何気ない日常にスペシャルな本とコーヒーを「Day & Books」
編集部員の全国書店開拓ノート30
販路開拓のために編集部員が訪れた全国の書店。直接お会いしてわかった店主のみなさまの本に対する思いやご当地の魅力を綴ります。
Day & Books @山形県山形市
仙台を拠点に活動されている移動式書店ペンギン文庫の店主・山田さんに、東北地方での販路開拓の相談をしたところ、Day & Booksさんをご紹介いただきました。ここで販売される書籍の選書を山田さんが担当されているとのことで、本の入れ替えで山田さんがDay & Booksを訪れる日に合わせ、いっしょにお店を訪問。

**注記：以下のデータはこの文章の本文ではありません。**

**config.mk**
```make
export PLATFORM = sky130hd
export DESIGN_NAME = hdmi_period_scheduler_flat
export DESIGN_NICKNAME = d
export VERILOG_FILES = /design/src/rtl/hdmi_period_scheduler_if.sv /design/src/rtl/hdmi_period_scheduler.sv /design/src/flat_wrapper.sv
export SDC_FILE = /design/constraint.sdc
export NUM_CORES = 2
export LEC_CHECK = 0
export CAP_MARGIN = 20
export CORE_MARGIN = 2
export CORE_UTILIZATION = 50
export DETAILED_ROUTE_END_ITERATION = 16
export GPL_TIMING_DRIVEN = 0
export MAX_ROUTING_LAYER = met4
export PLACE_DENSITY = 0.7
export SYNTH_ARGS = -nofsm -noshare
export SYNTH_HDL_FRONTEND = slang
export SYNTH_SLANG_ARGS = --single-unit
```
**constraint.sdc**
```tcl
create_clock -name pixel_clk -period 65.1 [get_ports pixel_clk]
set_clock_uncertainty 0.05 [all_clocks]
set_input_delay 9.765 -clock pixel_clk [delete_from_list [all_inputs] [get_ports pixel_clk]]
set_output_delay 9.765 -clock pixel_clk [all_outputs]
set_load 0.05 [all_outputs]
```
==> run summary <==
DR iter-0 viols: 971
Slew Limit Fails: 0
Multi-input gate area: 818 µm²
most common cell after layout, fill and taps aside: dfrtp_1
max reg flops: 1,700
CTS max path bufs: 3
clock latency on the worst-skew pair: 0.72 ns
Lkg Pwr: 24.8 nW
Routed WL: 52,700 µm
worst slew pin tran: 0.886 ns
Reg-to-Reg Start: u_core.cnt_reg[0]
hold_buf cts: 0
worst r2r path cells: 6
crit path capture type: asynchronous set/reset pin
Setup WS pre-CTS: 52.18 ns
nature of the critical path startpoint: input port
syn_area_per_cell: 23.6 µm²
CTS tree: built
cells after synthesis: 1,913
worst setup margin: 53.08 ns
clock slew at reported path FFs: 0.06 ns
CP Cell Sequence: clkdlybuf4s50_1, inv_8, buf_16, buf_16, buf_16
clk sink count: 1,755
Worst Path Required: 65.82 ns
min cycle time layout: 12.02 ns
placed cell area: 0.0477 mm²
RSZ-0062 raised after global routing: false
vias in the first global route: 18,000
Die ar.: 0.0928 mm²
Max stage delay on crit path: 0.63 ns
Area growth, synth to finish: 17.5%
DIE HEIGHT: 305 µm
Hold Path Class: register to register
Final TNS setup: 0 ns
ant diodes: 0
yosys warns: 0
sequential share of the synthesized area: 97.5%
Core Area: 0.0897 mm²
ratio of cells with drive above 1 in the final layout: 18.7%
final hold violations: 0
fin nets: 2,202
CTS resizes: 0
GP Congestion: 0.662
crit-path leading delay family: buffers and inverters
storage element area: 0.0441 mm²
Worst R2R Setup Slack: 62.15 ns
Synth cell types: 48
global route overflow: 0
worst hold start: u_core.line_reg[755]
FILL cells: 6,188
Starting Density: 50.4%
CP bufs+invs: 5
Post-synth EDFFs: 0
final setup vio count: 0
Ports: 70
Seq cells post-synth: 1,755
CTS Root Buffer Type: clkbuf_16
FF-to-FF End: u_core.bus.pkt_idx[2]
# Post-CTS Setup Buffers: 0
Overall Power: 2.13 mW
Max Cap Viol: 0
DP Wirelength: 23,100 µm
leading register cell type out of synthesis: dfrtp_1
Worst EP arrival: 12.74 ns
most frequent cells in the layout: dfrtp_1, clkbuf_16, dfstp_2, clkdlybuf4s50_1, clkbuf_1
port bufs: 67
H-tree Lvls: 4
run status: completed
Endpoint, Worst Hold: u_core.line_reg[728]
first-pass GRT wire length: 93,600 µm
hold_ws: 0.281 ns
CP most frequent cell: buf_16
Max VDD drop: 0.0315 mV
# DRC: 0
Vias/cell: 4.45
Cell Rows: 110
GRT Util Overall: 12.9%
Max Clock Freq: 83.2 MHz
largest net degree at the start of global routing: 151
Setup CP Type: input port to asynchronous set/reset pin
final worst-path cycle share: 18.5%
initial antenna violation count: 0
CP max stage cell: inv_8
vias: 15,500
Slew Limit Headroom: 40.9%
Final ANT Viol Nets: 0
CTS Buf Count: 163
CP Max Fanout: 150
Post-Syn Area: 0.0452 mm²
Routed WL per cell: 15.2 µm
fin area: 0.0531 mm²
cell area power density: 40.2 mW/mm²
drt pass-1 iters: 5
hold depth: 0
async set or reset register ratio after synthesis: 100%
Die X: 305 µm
`config.mk`:
```
export PLATFORM = sky130hd
export DESIGN_NAME = estimulador_controladora
export DESIGN_NICKNAME = d
export VERILOG_FILES = /design/src/rtl/estimulador_controladora.sv
export SDC_FILE = /design/constraint.sdc
export NUM_CORES = 1
export LEC_CHECK = 0
export CORE_UTILIZATION = 45
export CTS_CLUSTER_DIAMETER = 150
export DETAILED_ROUTE_END_ITERATION = 6
export PLACE_DENSITY = 0.72
export SLEW_MARGIN = 40
export SYNTH_ARGS = -nofsm -noshare
export SYNTH_HDL_FRONTEND = slang
export SYNTH_SLANG_ARGS = --single-unit
```
`constraint.sdc`:
```
create_clock -name clk -period 2.7 [get_ports clk]
set_input_delay 0.675 -clock clk [delete_from_list [all_inputs] [get_ports clk]]
set_output_delay 0.675 -clock clk [all_outputs]
set_load 0.02 [all_outputs]
```
--- src/rtl/logic_gate_unit.sv ---
`default_nettype none
// +----------------------------------------------------------------------------+
// | Module      : logic_gate_unit                                              |
// | Description : Registered WIDTH-bit multi-function two-input gate           |
// |               (AND/OR/XOR/NAND/NOR/XNOR/NOT A/BUF A) with valid/ready on   |
// |               both sides and a one-deep output register. A built-in sweep  |
// |               sequencer drives vectors 00,01,10,11 through a selected op,  |
// |               streams the results out and captures the 4-bit truth table.  |
// | Ports       : clk, rst (sync, active-high)                                 |
// |               in_valid/in_ready/in_a/in_b/in_op   - operand side           |
// |               out_valid/out_ready/out_y/out_sweep - result side            |
// |               sweep_start/sweep_busy/sweep_done/sweep_tt - sweep control   |
// | Revision    : 1.0 - initial release                                        |
// +----------------------------------------------------------------------------+
module logic_gate_unit #(
    parameter int WIDTH = 8
) (
    input  logic             clk,
    input  logic             rst,
    input  logic             in_valid,
    output logic             in_ready,
    input  logic [WIDTH-1:0] in_a,
    input  logic [WIDTH-1:0] in_b,
    input  logic [2:0]       in_op,
    output logic             out_valid,
    input  logic             out_ready,
    output logic [WIDTH-1:0] out_y,
    output logic             out_sweep,
    input  logic             sweep_start,
    output logic             sweep_busy,
    output logic             sweep_done,
    output logic [3:0]       sweep_tt
);

    localparam logic [1:0] C_ST_IDLE  = 2'd0;
    localparam logic [1:0] C_ST_ISSUE = 2'd1;
    localparam logic [1:0] C_ST_DRAIN = 2'd2;
    localparam logic [1:0] C_ST_DONE  = 2'd3;

    logic [1:0]       r_state;
    logic [1:0]       w_state_nxt;
    logic [2:0]       r_sweep_op;
    logic [1:0]       r_issue_cnt;
    logic [1:0]       r_drain_cnt;
    logic [3:0]       r_sweep_tt;
    logic             r_out_valid;
    logic             r_out_sweep;
    logic [WIDTH-1:0] r_out_y;

    logic             w_load_ok;
    logic             w_out_xfer;
    logic             w_ext_load;
    logic             w_sweep_load;
    logic             w_sweep_begin;
    logic             w_capture;
    logic [WIDTH-1:0] w_vec_a;
    logic [WIDTH-1:0] w_vec_b;

    function automatic logic [WIDTH-1:0] gate_eval(
        input logic [2:0]       op,
        input logic [WIDTH-1:0] a,
        input logic [WIDTH-1:0] b
    );
        logic [WIDTH-1:0] y;
        case (op)
            3'd0:    y = a & b;
            3'd1:    y = a | b;
            3'd2:    y = a ^ b;
            3'd3:    y = ~(a & b);
            3'd4:    y = ~(a | b);
            3'd5:    y = ~(a ^ b);
            3'd6:    y = ~a;
            default: y = a;
        endcase
        return y;
    endfunction

    // Output register can take a new value when empty or draining this cycle.
    assign w_load_ok     = !r_out_valid || out_ready;
    assign w_out_xfer    = r_out_valid && out_ready;
    assign in_ready      = (r_state == C_ST_IDLE) && !sweep_start && w_load_ok;
    assign w_ext_load    = in_valid && in_ready;
    assign w_sweep_load  = (r_state == C_ST_ISSUE) && w_load_ok;
    assign w_sweep_begin = (r_state == C_ST_IDLE) && sweep_start;
    // Only sweep-tagged results feed the truth table; a leftover external
    // result draining after sweep start carries out_sweep=0 and is skipped.
    assign w_capture     = w_out_xfer && r_out_sweep &&
                           ((r_state == C_ST_ISSUE) || (r_state == C_ST_DRAIN));

    // Vector i = {a,b}: every bit of a is i[1], every bit of b is i[0].
    assign w_vec_a = {WIDTH{r_issue_cnt[1]}};
    assign w_vec_b = {WIDTH{r_issue_cnt[0]}};

    always_comb begin
        w_state_nxt = r_state;
        case (r_state)
            C_ST_IDLE:  if (sweep_start) w_state_nxt = C_ST_ISSUE;
            C_ST_ISSUE: if (w_load_ok && (r_issue_cnt == 2'd3)) w_state_nxt = C_ST_DRAIN;
            C_ST_DRAIN: if (w_capture && (r_drain_cnt == 2'd3)) w_state_nxt = C_ST_DONE;
            C_ST_DONE:  w_state_nxt = C_ST_IDLE;
            default:    w_state_nxt = C_ST_IDLE;
        endcase
    end

    always_ff @(posedge clk) begin
        if (rst) begin
            r_state <= C_ST_IDLE;
        end else begin
            r_state <= w_state_nxt;
        end
    end

    always_ff @(posedge clk) begin
        if (rst) begin
            r_sweep_op  <= 3'd0;
            r_issue_cnt <= 2'd0;
            r_drain_cnt <= 2'd0;
            r_sweep_tt  <= 4'd0;
        end else if (w_sweep_begin) begin
            r_sweep_op  <= in_op;
            r_issue_cnt <= 2'd0;
            r_drain_cnt <= 2'd0;
            r_sweep_tt  <= 4'd0;
        end else begin
            if (w_sweep_load) begin
                r_issue_cnt <= r_issue_cnt + 2'd1;
            end
            if (w_capture) begin
                r_sweep_tt[r_drain_cnt] <= r_out_y[0];
                r_drain_cnt             <= r_drain_cnt + 2'd1;
            end
        end
    end

    // External loads only happen in IDLE and sweep loads only in ISSUE, so the
    // two load sources never collide.
    always_ff @(posedge clk) begin
        if (rst) begin
            r_out_valid <= 1'b0;
            r_out_sweep <= 1'b0;
            r_out_y     <= '0;
        end else if (w_ext_load) begin
            r_out_valid <= 1'b1;
            r_out_sweep <= 1'b0;
            r_out_y     <= gate_eval(in_op, in_a, in_b);
        end else if (w_sweep_load) begin
            r_out_valid <= 1'b1;
            r_out_sweep <= 1'b1;
            r_out_y     <= gate_eval(r_sweep_op, w_vec_a, w_vec_b);
        end else if (w_out_xfer) begin
            r_out_valid <= 1'b0;
            r_out_sweep <= 1'b0;
        end
    end

    assign out_valid  = r_out_valid;
    assign out_y      = r_out_y;
    assign out_sweep  = r_out_sweep;
    assign sweep_busy = (r_state == C_ST_ISSUE) || (r_state == C_ST_DRAIN);
    assign sweep_done = (r_state == C_ST_DONE);
    assign sweep_tt   = r_sweep_tt;

endmodule
`default_nettype wire
**config.mk**
```make
export PLATFORM = sky130hd
export DESIGN_NAME = attitude_classifier
export DESIGN_NICKNAME = d
export VERILOG_FILES = /design/src/rtl/attitude_pkg.sv /design/src/rtl/axis_hysteresis.sv /design/src/rtl/attitude_classifier.sv
export SDC_FILE = /design/constraint.sdc
export NUM_CORES = 1
export LEC_CHECK = 0
export CAP_MARGIN = 10
export CORE_AREA = 4 4 97 99
export DETAILED_ROUTE_END_ITERATION = 6
export DIE_AREA = 0 0 101 103
export PLACE_DENSITY_LB_ADDON = 0.3
export SLEW_MARGIN = 20
export SYNTH_ARGS = -nofsm -noshare
export SYNTH_HDL_FRONTEND = slang
export SYNTH_SLANG_ARGS = --single-unit
export TNS_END_PERCENT = 20
```
**constraint.sdc**
```tcl
create_clock -name i_Clk -period 5 [get_ports i_Clk]
set_input_delay 1 -clock i_Clk [delete_from_list [all_inputs] [get_ports i_Clk]]
set_output_delay 1 -clock i_Clk [all_outputs]
set_load 0.005 [all_outputs]
```
**src/rtl/attitude_pkg.sv**
```systemverilog
// Shared constants for the attitude classifier.
// Code bit positions and the default hysteresis thresholds.
package attitude_pkg;

  localparam int ROLL_SGN   = 3;
  localparam int PITCH_SGN  = 2;
  localparam int ROLL_OVER  = 1;
  localparam int PITCH_OVER = 0;

  localparam logic [15:0] THRESH_ON_DEF  = 16'd1820;
  localparam logic [15:0] THRESH_OFF_DEF = 16'd1456;

endpackage

```
**src/rtl/axis_hysteresis.sv**
```systemverilog
// One axis: registered sign and saturated magnitude,
// plus the hysteresis candidate for its over bit.
import attitude_pkg::*;

module axis_hysteresis #(
  parameter logic [15:0] THRESH_ON  = THRESH_ON_DEF,
  parameter logic [15:0] THRESH_OFF = THRESH_OFF_DEF
) (
  input  logic        clk_i,
  input  logic        rst_i,
  input  logic        valid_i,
  input  logic [15:0] sample_i,
  input  logic        over_i,
  output logic        sgn_o,
  output logic        over_o
);

  logic [15:0] mag_q, mag_d;
  logic        sgn_q, sgn_d;

  always_comb begin
    mag_d = mag_q;
    sgn_d = sgn_q;
    if (valid_i) begin
      sgn_d = sample_i[15];
      if (!sample_i[15])
        mag_d = sample_i;
      else if (sample_i == 16'h8000)
        mag_d = 16'h7FFF;
      else
        mag_d = ~sample_i + 16'd1;
    end
  end

  always_ff @(posedge clk_i or posedge rst_i) begin
    if (rst_i) begin
      mag_q <= '0;
      sgn_q <= 1'b0;
    end else begin
      mag_q <= mag_d;
      sgn_q <= sgn_d;
    end
  end

  always_comb begin
    over_o = over_i;
    if (!over_i && mag_q > THRESH_ON)
      over_o = 1'b1;
    else if (over_i && mag_q < THRESH_OFF)
      over_o = 1'b0;
  end

  assign sgn_o = sgn_q;

endmodule

```
**src/rtl/attitude_classifier.sv**
```systemverilog
// Roll/pitch attitude classifier: per-axis hysteresis,
// debounce over accepted samples, and a staleness timeout.
import attitude_pkg::*;

module attitude_classifier #(
  parameter logic [15:0] THRESH_ON      = THRESH_ON_DEF,
  parameter logic [15:0] THRESH_OFF     = THRESH_OFF_DEF,
  parameter int          HOLD_COUNT     = 4,
  parameter int          TIMEOUT_CYCLES = 2_500_000
) (
  input  logic        i_Clk,
  input  logic        i_Rst,
  input  logic        i_Valid,
  input  logic [15:0] i_Roll,
  input  logic [15:0] i_Pitch,
  output logic [3:0]  o_Attitude,
  output logic        o_Changed,
  output logic        o_Stale
);

  localparam int TW = $clog2(TIMEOUT_CYCLES + 1);
  localparam logic [TW-1:0] TMO_LAST = TW'(TIMEOUT_CYCLES - 1);
  localparam logic [TW-1:0] TMO_MAX  = TW'(TIMEOUT_CYCLES);
  localparam logic [3:0]    HOLD     = 4'(HOLD_COUNT);

  logic          s1_vld_q, s2_vld_q;
  logic [3:0]    cand_q, cand_d;
  logic [3:0]    att_q, att_d;
  logic [3:0]    pend_q, pend_d;
  logic [3:0]    cnt_q, cnt_d;
  logic [TW-1:0] tmo_q, tmo_d;
  logic          chg_q, chg_d;
  logic          stale_q, stale_d;
  logic          r_sgn, r_over, p_sgn, p_over;

  // Over bits see the commit made on this same edge,
  // so back-to-back samples behave strictly in order.
  axis_hysteresis #(
    .THRESH_ON (THRESH_ON),
    .THRESH_OFF(THRESH_OFF)
  ) u_roll (
    .clk_i   (i_Clk),
    .rst_i   (i_Rst),
    .valid_i (i_Valid),
    .sample_i(i_Roll),
    .over_i  (att_d[ROLL_OVER]),
    .sgn_o   (r_sgn),
    .over_o  (r_over)
  );

  axis_hysteresis #(
    .THRESH_ON (THRESH_ON),
    .THRESH_OFF(THRESH_OFF)
  ) u_pitch (
    .clk_i   (i_Clk),
    .rst_i   (i_Rst),
    .valid_i (i_Valid),
    .sample_i(i_Pitch),
    .over_i  (att_d[PITCH_OVER]),
    .sgn_o   (p_sgn),
    .over_o  (p_over)
  );

  always_comb begin
    cand_d             = '0;
    cand_d[ROLL_SGN]   = r_sgn;
    cand_d[PITCH_SGN]  = p_sgn;
    cand_d[ROLL_OVER]  = r_over;
    cand_d[PITCH_OVER] = p_over;
  end

  always_comb begin
    att_d   = att_q;
    pend_d  = pend_q;
    cnt_d   = cnt_q;
    chg_d   = 1'b0;
    stale_d = stale_q;
    tmo_d   = tmo_q;
    if (s2_vld_q) begin
      stale_d = 1'b0;
      if (cand_q == att_q) begin
        pend_d = cand_q;
        cnt_d  = '0;
      end else if (cand_q != pend_q) begin
        pend_d = cand_q;
        cnt_d  = 4'd1;
      end else if (cnt_q + 4'd1 == HOLD) begin
        att_d = cand_q;
        cnt_d = '0;
        chg_d = 1'b1;
      end else begin
        cnt_d = cnt_q + 4'd1;
      end
    end
    if (i_Valid) begin
      tmo_d = '0;
    end else if (tmo_q == TMO_LAST) begin
      tmo_d   = TMO_MAX;
      stale_d = 1'b1;
      att_d   = '0;
      pend_d  = '0;
      cnt_d   = '0;
      chg_d   = (att_q != 4'd0);
    end else if (tmo_q != TMO_MAX) begin
      tmo_d = tmo_q + TW'(1);
    end
  end

  always_ff @(posedge i_Clk or posedge i_Rst) begin
    if (i_Rst) begin
      s1_vld_q <= 1'b0;
      s2_vld_q <= 1'b0;
      cand_q   <= '0;
      att_q    <= '0;
      pend_q   <= '0;
      cnt_q    <= '0;
      tmo_q    <= '0;
      chg_q    <= 1'b0;
      stale_q  <= 1'b1;
    end else begin
      s1_vld_q <= i_Valid;
      s2_vld_q <= s1_vld_q;
      cand_q   <= cand_d;
      att_q    <= att_d;
      pend_q   <= pend_d;
      cnt_q    <= cnt_d;
      tmo_q    <= tmo_d;
      chg_q    <= chg_d;
      stale_q  <= stale_d;
    end
  end

  assign o_Attitude = att_q;
  assign o_Changed  = chg_q;
  assign o_Stale    = stale_q;

endmodule

```
==> impl_metrics.yaml, run 1 <==
setup_path:
  worstReg2RegStart: "cand_q[1]"
  crit_type: "primary input to flop"
  startpoint_type: "primary input"
  end_kind: "flop"
  required_ps: 5230
  rr_endpoint: "cand_q[1]"
  reg2regPathDepth: 6
  cp_max_fo: 6
  crit_arrival_ps: 3480
  r2r_setup_slack_ps: 2550
route:
  dr.pass1.iters: 4
  vias: 3238
  detailedRoute.firstIterationViolations: 81
  wirelength_um: 8109
  drc_errors: 0
  vias_per_cell: 5.397
  detail_route.wl_per_cell_um: 13.52
  antenna_left: 0
pwr:
  power.switching_mw: 0.3592
  p_clk_share_pct: 35.9
  power_mw: 1.419
  p_leak_nw: 1.964
  combPwrFrac_pct: 14.5
  intPower_mw: 1.060
  swShare_pct: 25.31
  p_per_area_nw_per_um2: 293.1
  seqPwrFrac_pct: 49.7
  peakVddDrop_mv: 0.1665
outcome:
  outcome: "finished, final reports clean"
logic_synthesis:
  syn_inst: 450
  async_flop_share_pct: 100.0
  synth_edf_count: 0
  yosys-top-cells-area: "dfrtp_1 (45%), nor2_1 (7.0%), xor2_1 (5.3%)"
  syn_area_sq_um: 4141
  synth-xor-area-share_pct: 10.36
  ys_ff_latch: 76
  yosysTopAreaCell: "dfrtp_1"
  avgSynthCellArea_sq_um: 9.203
  synth_fa_ha_area_share_pct: 1.813
  yosys.area_share.simple_pct: 21.99
  muxShareOfSynthArea_pct: 4.230
  synth_top_family_by_area: "simple AND/OR/NAND/NOR gates"
  synth_flop_cell: "dfrtp_1"
  netlist.area_leader.share_pct: 45.32
  synth-seq-area-share_pct: 45.95
  ys_types: 49
  yosysWarnings: 0
  synth-compound-area-share_pct: 12.51
  syn_nets: 491
clock_tree:
  cts_root_buffer: "clkbuf_8"
  cts_tree: "yes"
  cts_max_level: 3
  cts.repair.resized: 0
  holdBufCountCts: 0
  clockBufferDepth: 2
  clkSlewWorstSetupHoldPaths_ps: 70
  cts_setup_buffers: 0
  cts_num_sinks: 76
  clock_latency_ps: 350
  cts_buffers: 9
sta:
  max_slew_margin_pct: 32.40
  setup_viol: 0
  fin_tns_setup_ps: 0
  rsz0062_at_grt: "no"
  post-route-period-util_pct: 64.96
  drv_slew: 0
  fin_crit_ps: 3248
  fin_worst_skew_ps: 10.34
  tightest_slew_ps: 1012
  fmaxAchievable_ghz: 0.3079
  finalHoldViolCount: 0
floorplan:
  die_h_um: 103
  coreArea_sq_um: 8551
  die_w_um: 101
  start_util_pct: 48.43
  ios: 41
  rows: 34
  dieArea_sq_um: 10400
grt:
  grt_pass1_wl_um: 14080
  grt_max_degree: 46
  grt_usage_pct: 16.77
  antenna_found_initial: 0
  grt-ovfl-total: 0
  grt_pass1_vias: 3106
final_layout:
  mostFrequentLayoutCells: "nor2_1 (77), dfrtp_1 (75), clkdlybuf4s50_1 (39)"
  final_nets: 528
  diodes: 0
  drive_above_1_share_pct: 7.317
  syn2layout_area_growth_pct: 16.92
  layout_commonest_cell: "nor2_1"
place:
  routabilityCongestion: 0.8326
  port_buffers: 40
  dp_hpwl_um: 5957
min_path:
  hold_depth: 0
  min_to: "s2_vld_q"
  min_path_type: "flop to flop"
  hp-start: "s1_vld_q"
flow_run:
  drv_cap: 0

Day & Booksがあるのは、小学校の旧校舎を再利用した「観光文化交流センター山形まなび館」の1階。館内は学校だった面影が残っていて、長い廊下や、足が戸惑う段差が低めの階段が大昔を思い出させてくれます。交流スペースでは、地元のお母さんたちが手芸をされていたり、「紅花文庫」という名前で戦時中の教科書が展示されているスペースがあったりと、市民が集う場所になっているようです。
店内にはゆったりと本が並べられ、落ち着いて選ぶことができます。山田さんの選書のジャンルは幅広く、大型書店では手に入りにくいリトルプレスやZINEもラインナップ。ちなみに下の写真のコーナーでは、フェミニズムをテーマにした本が並べられていました。
山田さんからご紹介いただいた店主の追沼さんは、東北芸術工科大学の大学院生(現在はご卒業されています)。『広告』のお話をすると、大学でデザインや建築を学ばれていることもあって、リニューアル創刊号のデザインや装丁にとても興味を持ってくださいました。「『広告』は雑誌としてだけでなく、アート作品としてもとてもかっこいい! 東北芸術工科大学の学生にもぜひ紹介したい」とうれしいコメントをいただきました。仕入れについては山田さんを通じてお願いできることとなり、著作特集号をお取り扱いいただけることに。
「大学生は欲しい本を見つけてもすぐに買うことは難しいんです。一度本を見にきてから、アルバイトをして後日お金を握りしめてまた買いにきてくれることもあります。でも、200円のコピー版なら欲しいと思ったらすぐに買うことができますね」と追沼さん。新型コロナウィルスの影響でしばらくお店を閉められていましたが、6月に再開されるとすぐに「若い人が手にとってくれていますよ」と連絡をくださいました。
追沼さんは、数年前に閉店してしまった山形市内の老舗書店「郁文堂書店」の復活をクラウドファンディングで成功させたことをきっかけに、山形のこれからを考えるようになったそう。まちづくりに関するプロジェクトにいくつか携わり、2019年に会社設立、コーヒースタンド「Day & Cofee」をオープンするなどいくつもの経験をされています。書店で販売している、県内企業とコラボレーションしたここでしか買えないオリジナルグッズのデザインも追沼さん。素敵な配色に惹かれ、私も文通用にポストカードを2枚購入。
Day & Booksに併設されているカフェでは、全国から選びぬかれたスペシャリティコーヒーをハンドドリップで淹れてもらえます。ちなみにこの日は両国に店舗を構える「Single O(シングルオー)」さんのもの。近年、若い人たちの手によってリノベーションが進んでいるという山形市内を、コーヒー片手に散策するのもいいな。
Day & Books 探訪メモ
鳥中華
ペンギン文庫の山田さんが「山形県に来たら一度食べておくべき!」と紹介してくださったのが名物「鳥中華」。商談後、鳥中華が食べられるという、まなび館の近くの「そば処 さかい」へ入りました。実は山形県の蕎麦の生産量は日本トップクラス。この鳥中華も元は蕎麦屋さんのまかないで和風だしに中華麺を入れたのが始まりだとか。だしの効いたあっさりスープは、いつも食べているこってりラーメンとは違う臓器に吸い込まれていくようで、ほとんど飲み干してしまいました。小鉢も漬物もどちらも大根だったけれど、それぞれにいいお味でした。
文:『広告』編集部・大塚
Day & Books
2019年7月、山形市と東北芸術工科大学が協働して取り組んでいる、使われなくなった小学区の校舎を再整備する「Q1(キューイチ)プロジェクト」の一環でオープン。文化や芸術などを中心とした本と、ここでし買えないグッズが並びます。